Sara explained that the tree and box hedge weren't part of an ingenious camouflage to hide access to the caverns below from The Faith but resulted from centuries of disuse. Just as with ancient cities, things erode and disintegrate back into the dirt from which they came, ashes to ashes, dust to dust, then things grew in the resulting soil, and what was left was lost beneath. She said, "That's what happens over time," nostalgically remembering the colossal tree as a sapling long before she became aware of all that existed below. Some groundskeeper planted the box hedges centuries after that job had been her father's, and someone or something had tended them since, none with any notion of what nature hid buried beneath them.

Claire's and Sara's possessions began floating through the elevator doors as if carried in the arms of invisible dock workers, with the rest stacked neatly on the ground, awaiting their turn. Sara could tell Claire was fretting about their things, especially her art, and promised, "We'll hang your paintings around the house, and I'll create another studio for you. In fact," Sara paused a moment, allowing her imagination to work, then nodded with satisfaction and assured Claire, "You're going to love it. It has panoramic views out over the ocean and..."

"House?" Claire asked, interrupting as she turned to gaze up at the majestic, modernistic glass palace a few hundred feet beyond where they stood. To anyone seeing it for the first time, it seemed more likely to house a museum or a theatre to seat a thousand spectators.

"Yes," Sara assured her. "It's just a house."

"Like, you're just a girl?"

"Yes, like I'm just a girl," Sara insisted, recognizing the annoyance that remained in Claire's tone. "There is still a lot to explain, but I will. I promise. I'll tell you everything. I'll answer any question you have and tell you the truth."

"Like, who else you've fucked?"

Sara expelled a long breath, reminding herself to have patience, then repeated, "There are more than I can remember. I haven't lied about that. This conversation will be easier once you have a Magick Hat." That statement once again left Claire staring back at her with incomprehension. Even a Magick Hat, Sara recognized, would be more easily explained once Claire had one of her own

As Sara and Steve were about to say their goodbyes, she suddenly remembered, "No. Wait a minute if you aren't in too much of a hurry. I did promise you something."

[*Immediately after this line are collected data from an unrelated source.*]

===== src/rtl/ksc_pkg.sv =====
package ksc_pkg;

	// ----------------------------------------------------------------
	// Register offsets
	// ----------------------------------------------------------------
	localparam logic [7:0] OFS_QUEUE = 8'h00;
	localparam logic [7:0] OFS_CFG = 8'h01;
	localparam logic [7:0] OFS_DEB = 8'h02;
	localparam logic [7:0] OFS_KINT = 8'h03;
	localparam logic [7:0] OFS_PORTS = 8'h04;
	localparam logic [7:0] OFS_REP = 8'h05;
	localparam logic [7:0] OFS_SLEEP = 8'h06;

	// ----------------------------------------------------------------
	// Power-up values
	// ----------------------------------------------------------------
	localparam logic [7:0] RST_CFG = 8'h0a;
	localparam logic [7:0] RST_DEB = 8'hff;
	localparam logic [7:0] RST_KINT = 8'h00;
	localparam logic [7:0] RST_PORTS = 8'hfe;
	localparam logic [7:0] RST_REP = 8'h00;
	localparam logic [7:0] RST_SLEEP = 8'h07;

	// ----------------------------------------------------------------
	// Field positions and codes
	// ----------------------------------------------------------------
	localparam int CFG_AWAKE_BIT = 7;
	localparam int CFG_IRQ_POLICY_BIT = 5;
	localparam int CFG_RELEASE_BIT = 3;
	localparam int CFG_AUTOWAKE_BIT = 1;
	localparam int PORTS_IRQ_BIT = 1;
	localparam int PORTS_COL_LSB = 2;
	localparam int REP_EN_BIT = 7;
	localparam logic [7:0] CODE_EMPTY = 8'h3f;
	localparam logic [6:0] CODE_REPEAT = 7'h7e;
	localparam logic [5:0] KEY_62 = 6'h3e;
	localparam logic [4:0] DEB_BASE_MS = 5'h09;
	localparam logic [2:0] GPO_NONE_CODE = 3'h7;
	localparam logic [2:0] GPO_MAX_COLS = 3'h6;

	// ----------------------------------------------------------------
	// Timing
	// ----------------------------------------------------------------
	localparam int OSC_KHZ = 128;
	localparam int TICK_KHZ = 64;
	localparam int TICKS_PER_MS = TICK_KHZ;
	localparam logic [6:0] TICKS_PER_MS_M1 = 7'(TICKS_PER_MS - 1);
	localparam logic [1:0] WAKE_MS = 2'h2;
	localparam logic [15:0] SLEEP_STEP_MS = 16'h0200;

	// ----------------------------------------------------------------
	// Queue
	// ----------------------------------------------------------------
	localparam int QUEUE_DEPTH = 16;
	localparam int QUEUE_AW = 4;

	typedef struct packed {
		logic rel;
		logic [5:0] key;
	} ksc_entry_t;

endpackage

Sara dropped her travel bags in the house's entryway, an arboretum that dwarfed the one housing Claire's studio, her old studio. Her new studio would astound her, Sara thought, smiling, and she couldn't wait to provide a guided tour. She asked Claire to stay, right there, where she was, please, she'd be back; then went in search of Sammy or whoever might be there at the house, passing directly through a wall again, just as they'd passed through the side of the object which had flown them halfway around the world, and what appeared to be the glass exterior of the house only a moment before.

It occurred to Sara that it would have been the middle of the night for Sammy when she'd inadvertently sent her distress signal. Knowing Sammy, she doubted he'd been able to return to sleep afterward and regretted any anxiety she'd caused him on a day that should be all about him, not drama she could have easily avoided if she'd only planned better.